UNA CALLE QUE SE LLAME LAUREANO (En honor a Laureano Segovia)

Escrito por Daniel Gustavo Avila Juarez, difundido en Nota de Redacción.

Con un sentir más puesto en la obra realizada, antes que en el hecho en sí mismo de la partida, comenzó la retrospectiva de Laureano Segovia. Docente y traductor del Chaco salteño, escritor en lenguaje originario. Con obras luego traducidas al español. Las ideas para inmortalizarlo, a pocas horas de su desaparición física, la que lamentan los pueblos originarios.

Es altamente probable que alguna calle en Misión La Paz honre a Laureano Segovia, uno de los principales etnógrafos de esta región, nos adelanta el colega Daniel “Amat” Ávila. Una inquietud trasladada a las autoridades locales a poco del fallecimiento del grande hombre quien, con su partida, dejó un gran hueco en el ambiente lugareño, pero también un inmenso legado que perdurará por generaciones.

Segovia dejó más de 5 obras literarias en las que fue registrando parte de la cosmovisión, los hábitus, muchos personajes y desde un punto de vista holístico [NdR: en la acepción científica de una visión totalizadora] gran parte de la vida de 35 comunidades de pueblos originarios que habitaron y viven en Salta, Formosa, Paraguay y Bolivia. Es decir, la región del Chaco.

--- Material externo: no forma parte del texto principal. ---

===== config.mk =====
export PLATFORM = sky130hd
export DESIGN_NAME = loog_occ
export DESIGN_NICKNAME = d
export VERILOG_FILES = /design/src/hw/rtl/loog_pkg.sv /design/src/hw/rtl/loog_occ.sv
export SDC_FILE = /design/constraint.sdc
export NUM_CORES = 1
export LEC_CHECK = 0
export BUFFER_PORTS_ARGS = -buffer_cell sky130_fd_sc_hd__buf_2
export CAP_MARGIN = 20
export CORE_UTILIZATION = 24
export CTS_CLUSTER_SIZE = 10
export DETAILED_ROUTE_END_ITERATION = 16
export GPL_TIMING_DRIVEN = 0
export HOLD_SLACK_MARGIN = 0.05
export SYNTH_ARGS = -nofsm -noshare
export SYNTH_HDL_FRONTEND = slang
export SYNTH_SLANG_ARGS = --single-unit

===== constraint.sdc =====
create_clock -name clk_i -period 8.8 [get_ports clk_i]
set_input_delay 1.76 -clock clk_i [delete_from_list [all_inputs] [get_ports clk_i]]
set_output_delay 1.76 -clock clk_i [all_outputs]
set_load 0.02 [all_outputs]

===== src/hw/rtl/loog_pkg.sv =====
// Shared types, grid geometry and the logistic threshold table of the occupancy grid.
// No dependencies; used by loog_occ and log_odds_occupancy_grid.
package loog_pkg;

  localparam int GridCols = 64;
  localparam int GridRows = 64;
  localparam int FracBits = 8;
  localparam int Cells    = GridCols * GridRows;
  localparam int AddrW    = $clog2(Cells);
  localparam int RowW     = (GridRows > 2) ? $clog2(GridRows) : 1;
  localparam int ColW     = (GridCols > 2) ? $clog2(GridCols) : 1;
  localparam int RcMaxW   = (RowW > ColW) ? RowW : ColW;
  localparam int PosW     = ((RcMaxW > 8) ? RcMaxW : 8) + 2;

  localparam int LoW   = 16;
  localparam int OccW  = 8;
  localparam int CellW = LoW + OccW;
  localparam int LimW  = 15;

  localparam int ThrCount = 50;
  localparam int ThrW     = 19;
  localparam int SearchW  = $clog2(ThrCount + 1);
  localparam int StepW    = $clog2(SearchW);
  localparam int MagW     = LoW + 1 + 16 - FracBits;

  localparam logic signed [OccW-1:0] OccUnknown = -8'sd1;
  localparam logic signed [OccW-1:0] OccEmpty   = 8'sd0;
  localparam logic signed [OccW-1:0] OccFull    = 8'sd100;

  localparam logic signed [LoW-1:0]  HitIncRst   = 16'sd562;
  localparam logic signed [LoW-1:0]  MissIncRst  = -16'sd217;
  localparam logic        [LimW-1:0] LoLimitRst  = 15'd25600;
  localparam logic        [LimW-1:0] BeliefRst   = 15'd5120;

  // ln((100+j)/(100-j)) in Q16 for odd j = 1..99
  localparam logic [ThrW-1:0] LogitThr [ThrCount] = '{
    19'd1311,   19'd3933,   19'd6559,   19'd9190,   19'd11828,
    19'd14476,  19'd17136,  19'd19810,  19'd22501,  19'd25210,
    19'd27941,  19'd30696,  19'd33477,  19'd36289,  19'd39134,
    19'd42015,  19'd44935,  19'd47899,  19'd50911,  19'd53975,
    19'd57096,  19'd60280,  19'd63531,  19'd66856,  19'd70263,
    19'd73758,  19'd77352,  19'd81052,  19'd84872,  19'd88823,
    19'd92920,  19'd97179,  19'd101620, 19'd106266, 19'd111143,
    19'd116285, 19'd121730, 19'd127527, 19'd133736, 19'd140435,
    19'd147722, 19'd155731, 19'd164646, 19'd174729, 19'd186375,
    19'd200216, 19'd217368, 19'd240095, 19'd274241, 19'd346902
  };

  typedef enum logic [1:0] {
    ActUpdate = 2'd0,
    ActShift  = 2'd1,
    ActRead   = 2'd2
  } action_e;

  typedef enum logic [1:0] {
    CfgHitInc      = 2'd0,
    CfgMissInc     = 2'd1,
    CfgLogOddsLim  = 2'd2,
    CfgBeliefLim   = 2'd3
  } cfg_reg_e;

  typedef struct packed {
    logic                  valid;
    logic signed [LoW-1:0] log_odds;
  } occ_req_t;

  typedef struct packed {
    logic                   valid;
    logic signed [OccW-1:0] occ;
  } occ_rsp_t;

endpackage


===== src/hw/rtl/loog_occ.sv =====
// Occupancy from log-odds: belief-limit check, then a bit-per-cycle search of the
// logistic threshold table through one shared comparator. Depends on loog_pkg.
module loog_occ
  import loog_pkg::*;
(
  input  logic            clk_i,
  input  logic            rst_ni,
  input  occ_req_t        req_i,
  input  logic [LimW-1:0] belief_limit_i,
  output occ_rsp_t        rsp_o
);

  logic                 busy_q, busy_d;
  logic                 neg_q, neg_d;
  logic [MagW-1:0]      mag_q, mag_d;
  logic [SearchW-1:0]   n_q, n_d;
  logic [StepW-1:0]     step_q, step_d;
  logic                 rsp_v_q, rsp_v_d;
  logic signed [OccW-1:0] occ_q, occ_d;

  logic signed [LoW:0]  lo_ext;
  logic signed [LoW:0]  bel_ext;
  logic [LoW:0]         lo_abs;
  logic [SearchW:0]     probe;
  logic [SearchW:0]     probe_idx;
  logic                 probe_in;
  logic [ThrW-1:0]      thr;
  logic [MagW-1:0]      thr_ext;
  logic                 take;

  assign lo_ext  = {req_i.log_odds[LoW-1], req_i.log_odds};
  assign bel_ext = $signed({2'b00, belief_limit_i});
  assign lo_abs  = lo_ext[LoW] ? 17'(-lo_ext) : 17'(lo_ext);

  assign probe     = {1'b0, n_q} + ((SearchW + 1)'(1) << step_q);
  assign probe_idx = probe - (SearchW + 1)'(1);
  assign probe_in  = (probe <= (SearchW + 1)'(ThrCount));
  assign thr       = LogitThr[probe_in ? probe_idx[SearchW-1:0] : '0];
  assign thr_ext   = MagW'(thr);
  assign take      = probe_in && (neg_q ? (thr_ext < mag_q) : (thr_ext <= mag_q));

  always_comb begin
    busy_d  = busy_q;
    neg_d   = neg_q;
    mag_d   = mag_q;
    n_d     = n_q;
    step_d  = step_q;
    rsp_v_d = 1'b0;
    occ_d   = occ_q;
    if (busy_q) begin
      n_d = take ? probe[SearchW-1:0] : n_q;
      if (step_q == '0) begin
        busy_d  = 1'b0;
        rsp_v_d = 1'b1;
        occ_d   = neg_q ? $signed(OccW'(ThrCount) - OccW'(n_d))
                        : $signed(OccW'(ThrCount) + OccW'(n_d));
      end else begin
        step_d = step_q - StepW'(1);
      end
    end else if (req_i.valid) begin
      if (lo_ext < -bel_ext) begin
        rsp_v_d = 1'b1;
        occ_d   = OccEmpty;
      end else if (lo_ext > bel_ext) begin
        rsp_v_d = 1'b1;
        occ_d   = OccFull;
      end else begin
        busy_d = 1'b1;
        neg_d  = lo_ext[LoW];
        mag_d  = MagW'(lo_abs) << (16 - FracBits);
        n_d    = '0;
        step_d = StepW'(SearchW - 1);
      end
    end
  end

  always_ff @(posedge clk_i or negedge rst_ni) begin
    if (!rst_ni) begin
      busy_q  <= 1'b0;
      rsp_v_q <= 1'b0;
      step_q  <= '0;
    end else begin
      busy_q  <= busy_d;
      rsp_v_q <= rsp_v_d;
      step_q  <= step_d;
    end
  end

  always_ff @(posedge clk_i) begin
    neg_q <= neg_d;
    mag_q <= mag_d;
    n_q   <= n_d;
    occ_q <= occ_d;
  end

  assign rsp_o.valid = rsp_v_q;
  assign rsp_o.occ   = occ_q;

`ifndef ASSERT_OFF
  a_no_restart: assert property (@(posedge clk_i) disable iff (!rst_ni)
    req_i.valid |-> !busy_q && !rsp_v_q)
    else $error("occupancy request while search is running");
  a_occ_range: assert property (@(posedge clk_i) disable iff (!rst_ni)
    rsp_o.valid |-> (occ_q >= OccEmpty) && (occ_q <= OccFull))
    else $error("occupancy out of range");
`endif

endmodule


==> run summary <==
outcome = completed
Arr. time, crit path = 8.31 ns
vias per inst = 5.14
antenna cells = 0
Max stage delay on crit path = 0.44 ns
CTS Buffer Depth = 2
TritonCTS Sinks = 37
initial antenna violation count = 0
Vias = 4817
# rows = 53
placer congestion estimate = 0.910
Startpoint Class = flip-flop
Synth Instances = 613
hold wc startpoint = step_q[1]
CTS root buffer = clkbuf_16
chip height = 149 µm
layout cell share with drive strength beyond 1 = 0.131
Required @ worst endpoint = 8.83 ns
port buffer count = 42
worst slew pin tran = 0.916 ns
CTS buffer count = 5
largest net degree at the start of global routing = 20
period utilisation layout = 0.941
r2r endpoint = occ_q[3]
Post-CTS Resized = 0
gr ovfl total = 0
core footprint = 21100 µm²
initial drt markers = 228
top cell type's share of synthesized area = 0.186
Final nets = 768
clock skew = 0.0103 ns
crit path max fanout = 10
crit path kind = reg2reg
ANT nets after route = 0
worst hold path endpoint = step_q[1]
fillcell total = 2328
top post-synthesis cells by area = edfxtp_1 19%, ha_1 17%, xnor2_1 4.9%
Yosys reg bits = 37
unrepaired setup endpoints after global routing = no
worst hold stages = 2
clock-pin slew on the worst setup and hold paths = 0.06 ns
total length of routed wires = 13400 µm
flip-flop and latch area = 1090 µm²
vias in the first global route = 4483
Final min period = 8.28 ns
Post-CTS Hold Fix Bufs = 0
Hold Worst Slack = 0.601 ns
commonest cells in the netlist = 71 x ha_1, 51 x nand2_1, 44 x inv_1
Syn Area/Cell = 8.44 µm²
Post-Place Cell Area = 5730 µm²
total negative slack = 0 ns
cells on worst reg2reg path = 33
DR WL/cell = 14.3 µm
Max H-tree Level = 2
post-synth cell types = 87
Slew Limit Fails = 0
GRT Total Usage = 0.123
maximum clock rate = 121 MHz
Synth area leader = edfxtp_1
post-route cell area = 5920 µm²
layout overhead on the synthesized area = 14.3%
Syn Nets = 719
Hold Path Class = reg2reg
number of synthesized flops with an enable pin = 32
DRT Pass-1 Iters = 5
Setup Fix Bufs, Post-CTS = 0
DIE AREA = 22200 µm²
post-synth design cell area = 5180 µm²
# DRC = 0
internal reg-to-reg setup slack = 0.52 ns
Slew HR = 0.373
max_cap viols = 0
io pins = 43
slowest library cell on the worst path = ha_1
Synth Warn # = 0
R2R Path Start = step_q[0]
Worst setup EP type = flip-flop
Seq/Total Area, Yosys = 0.210
HPWL after DPL = 10800 µm
Initial Util = 0.245
count leader, synth = ha_1
asr flop ratio synth = 0.135
CTS tree = yes
die width = 149 µm
final hold vios = 0
Top FF cell, synth = edfxtp_1
first-pass GRT wire length = 22000 µm
later-pin clock latency in the skew report = 0.28 ns
final setup vio count = 0
area of the multi-input gates = 3800 µm²
-- registers in the layout, indices dropped and copies added (netlist names) --
signal / count
mag_q: 17
occ_q: 8
n_q: 6
step_q: 3
busy_q: 1
neg_q: 1
rsp_v_q: 1
-- worst max-delay path: cells and delay by family (launching register included) --
kind / cells / cell delay [ns]
buf+inv: 5 / 0.95
flops: 1 / 0.39
fa+ha+maj: 6 / 1.83
compound gates: 15 / 3.20
mux: 1 / 0.32
simple gates: 6 / 1.32
-- cells by family after synthesis --
logic type                 count (synthesis)  synth area share
AOI/OAI and AO/OA                        193             0.273
and+or+nand+nor                          192             0.191
adders and majority gates                 72             0.175
buffers and inverters                     72            0.0587
xor gates and xnor gates                  37            0.0720
DFF                                       37             0.210
muxes                                      9            0.0191
other                                      1          0.000724
-- per-layer routing --
metal	GRT usage	routed length, µm	part of all wire	up-vias
met5	0	0	0	-
met4	0.0449	314	0.023	0
met3	0.0153	671	0.050	33
met2	0.210	6320	0.47	167
met1	0.158	6140	0.46	2206
li1	-	-	-	2411
-- layout by cell type (no fill, tap or decap), drive strengths merged, types with 5 or more instances in the layout --
master	synthesis	routed
buf	6	49
a21oi	39	39
a2111oi	5	5
a21o	6	6
o31ai	5	5
and3	5	5
xor2	5	5
clkbuf	21	25
o211ai	9	9
o22ai	6	6
o21a	19	19
nor2	40	40
ha	71	71
a311oi	6	6
and2	6	6
dfrtp	5	5
a31oi	10	10
edfxtp	32	32
nor2b	14	14
o21ai	28	28
nand2	52	52
or4	5	5
or3	8	8
a211oi	17	17
nand3	14	14
nor3	17	17
inv	45	45
a22o	5	5
nand4	8	8
xnor2	30	30
or2	5	5
mux2i	5	5
-- worst max path at each step --
stage	startpoint	to	slack [ns]	depth (start not counted)
after floorplan	step_q[0]	occ_q[3]	1.48	33
after global placement	step_q[0]	occ_q[3]	0.20	33
after detailed placement	step_q[0]	occ_q[3]	0.19	34
after CTS	step_q[0]	occ_q[3]	0.15	33
after global routing	step_q[0]	occ_q[3]	0.005	34
final	step_q[0]	occ_q[3]	0.52	33
-- stage by stage --
step,worst slack (ns),utilization,std cells
floorplan,1.48,-,613
global placement,0.202,0.272,930
detailed placement,0.194,0.272,930
CTS,0.147,0.280,938
global route,0.00481,0.281,938
finish,0.519,0.281,938
-- final cells by class --
class | count | area share
multi-input cells | 504 | 0.643
flip-flops and latches | 37 | 0.184
well taps | 275 | 0.0582
repair buffers | 42 | 0.0355
inverters | 45 | 0.0290
plain buffers | 27 | 0.0231
clock buffers | 5 | 0.0212
clock inverters | 3 | 0.00698
Power is not shown: default switching activity piles up to over one toggle a cycle in this logic, so the estimate is an artifact.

La vida en las márgenes del Pilcomayo, las huellas del paso de cientos de wichis, las persecuciones a sus miembros en diferentes épocas -en las que la mera supervivencia era cuestión embromada-, pero sobre todo la resistencia, en su momento fueron documentadas por el relator de la historia de los originarios. Cada confidencia que oportunamente había sido registrada en cassettes, luego ordenados rigurosamente por el autor, lo que deberá ser rescatado por autoridades de la Secretaría de Cultura o alguna entidad civil que se ocupe de preservar este material.

Precisamente, con el apoyo de Cultura en su oportunidad fueron editadas las obras cmo “Memorias del Pilcomayo” (“Otichunaj Ihayis tha oihi tewok”, de 2005), “Nuestra memoria” ( “Olhamel Otichunhayaj”, de 1998), “Nuestras raíces, nuestros antepasados” (“Lhatetsel”, de 1996), y “Raíces del Chaco Salteño” (“Och’a tilhis Ihamtes” (Raíces del Chaco Salteño, 1995).

Otro de sus aportes fue el efectuado a través de su desempeño como auxiliar bilingüe, wichi-español, como traductor de contenidos educativos que permitieron una vía determinante como mecanismo de ascenso socioeconómico a generaciones de niños y jóvenes de la región chaqueña. Esta labor desempeñó Laureano desde el año 1986 en la escuela de Puerto La Paz

Mientras, desde 1992 se encargó de la coordinación del Taller que se dedicó al registro magnetofónico y a la transcripción de los diferentes relatos de vecinos del Chaco Salteño, relatos logrados en lenguas wichi, chorote y nivaclé. Por este desempeño, Segovia logró reconocimiento internacional y posteriormente una Beca del Fondo Nacional de las Artes, específica para iniciativas en grupo. Y prontamente, un paseo público probablemente lleve su nombre, de manera tal que se certifique su paso por este mundo.